**Source material**

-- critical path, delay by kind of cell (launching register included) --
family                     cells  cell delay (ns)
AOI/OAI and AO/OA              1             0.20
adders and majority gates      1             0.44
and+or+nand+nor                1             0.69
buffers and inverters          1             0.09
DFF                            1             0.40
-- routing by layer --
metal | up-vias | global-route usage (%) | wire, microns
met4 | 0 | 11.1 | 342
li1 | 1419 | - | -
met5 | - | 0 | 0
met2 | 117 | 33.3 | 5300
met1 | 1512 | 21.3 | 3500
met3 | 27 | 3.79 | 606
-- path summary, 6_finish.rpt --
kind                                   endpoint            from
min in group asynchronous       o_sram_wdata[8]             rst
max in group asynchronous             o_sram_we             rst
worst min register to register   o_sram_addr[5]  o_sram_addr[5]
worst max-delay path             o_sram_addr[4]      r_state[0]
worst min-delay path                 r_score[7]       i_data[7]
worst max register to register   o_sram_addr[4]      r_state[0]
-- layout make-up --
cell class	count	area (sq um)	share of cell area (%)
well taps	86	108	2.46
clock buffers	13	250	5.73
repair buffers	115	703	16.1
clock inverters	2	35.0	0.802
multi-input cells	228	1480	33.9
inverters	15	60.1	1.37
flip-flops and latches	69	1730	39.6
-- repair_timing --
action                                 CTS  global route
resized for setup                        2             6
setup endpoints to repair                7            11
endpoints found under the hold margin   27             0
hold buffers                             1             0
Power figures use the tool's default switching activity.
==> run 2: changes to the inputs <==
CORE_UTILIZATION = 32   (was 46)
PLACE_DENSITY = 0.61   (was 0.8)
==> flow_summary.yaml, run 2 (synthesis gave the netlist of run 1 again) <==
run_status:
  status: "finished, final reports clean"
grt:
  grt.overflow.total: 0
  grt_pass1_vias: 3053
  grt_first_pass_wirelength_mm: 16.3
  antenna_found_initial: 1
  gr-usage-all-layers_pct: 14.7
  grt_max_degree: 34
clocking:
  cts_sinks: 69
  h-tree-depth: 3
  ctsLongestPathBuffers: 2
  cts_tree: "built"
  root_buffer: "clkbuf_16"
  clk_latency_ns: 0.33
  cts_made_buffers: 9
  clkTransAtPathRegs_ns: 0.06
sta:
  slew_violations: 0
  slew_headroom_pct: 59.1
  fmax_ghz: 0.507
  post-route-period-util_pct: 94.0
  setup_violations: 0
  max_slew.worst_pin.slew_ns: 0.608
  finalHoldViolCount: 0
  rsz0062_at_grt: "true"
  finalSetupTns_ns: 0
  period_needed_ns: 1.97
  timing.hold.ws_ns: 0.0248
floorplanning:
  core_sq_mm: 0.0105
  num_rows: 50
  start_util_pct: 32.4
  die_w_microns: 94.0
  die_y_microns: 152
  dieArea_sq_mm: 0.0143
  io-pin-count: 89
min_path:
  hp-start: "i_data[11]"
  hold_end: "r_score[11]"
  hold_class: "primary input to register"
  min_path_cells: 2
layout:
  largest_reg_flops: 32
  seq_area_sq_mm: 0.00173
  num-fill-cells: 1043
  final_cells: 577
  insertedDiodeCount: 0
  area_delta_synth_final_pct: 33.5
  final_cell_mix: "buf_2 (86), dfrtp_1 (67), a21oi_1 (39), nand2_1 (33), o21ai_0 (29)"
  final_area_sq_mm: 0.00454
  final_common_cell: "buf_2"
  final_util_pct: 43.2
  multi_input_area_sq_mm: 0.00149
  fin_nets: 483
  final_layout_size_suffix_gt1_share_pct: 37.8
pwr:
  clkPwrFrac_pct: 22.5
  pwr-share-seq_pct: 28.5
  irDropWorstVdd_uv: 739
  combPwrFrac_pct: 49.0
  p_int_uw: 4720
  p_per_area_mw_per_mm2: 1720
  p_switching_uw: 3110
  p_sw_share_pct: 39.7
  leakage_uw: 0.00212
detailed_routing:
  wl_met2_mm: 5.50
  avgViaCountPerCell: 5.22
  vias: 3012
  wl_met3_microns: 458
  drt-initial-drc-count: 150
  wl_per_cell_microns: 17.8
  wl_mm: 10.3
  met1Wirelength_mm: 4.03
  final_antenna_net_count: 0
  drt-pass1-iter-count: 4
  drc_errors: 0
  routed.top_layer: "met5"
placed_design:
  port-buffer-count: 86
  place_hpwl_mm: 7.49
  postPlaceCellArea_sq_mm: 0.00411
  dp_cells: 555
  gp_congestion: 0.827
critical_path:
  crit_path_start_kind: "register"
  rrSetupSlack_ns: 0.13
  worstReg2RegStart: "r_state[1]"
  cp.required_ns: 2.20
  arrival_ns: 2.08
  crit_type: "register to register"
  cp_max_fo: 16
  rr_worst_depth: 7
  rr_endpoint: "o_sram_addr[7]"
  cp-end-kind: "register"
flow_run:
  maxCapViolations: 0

**Exercise instructions**
Would you copy every line of the entries that includes the word "usage"?

**Task answer**
metal | up-vias | global-route usage (%) | wire, microns
  gr-usage-all-layers_pct: 14.7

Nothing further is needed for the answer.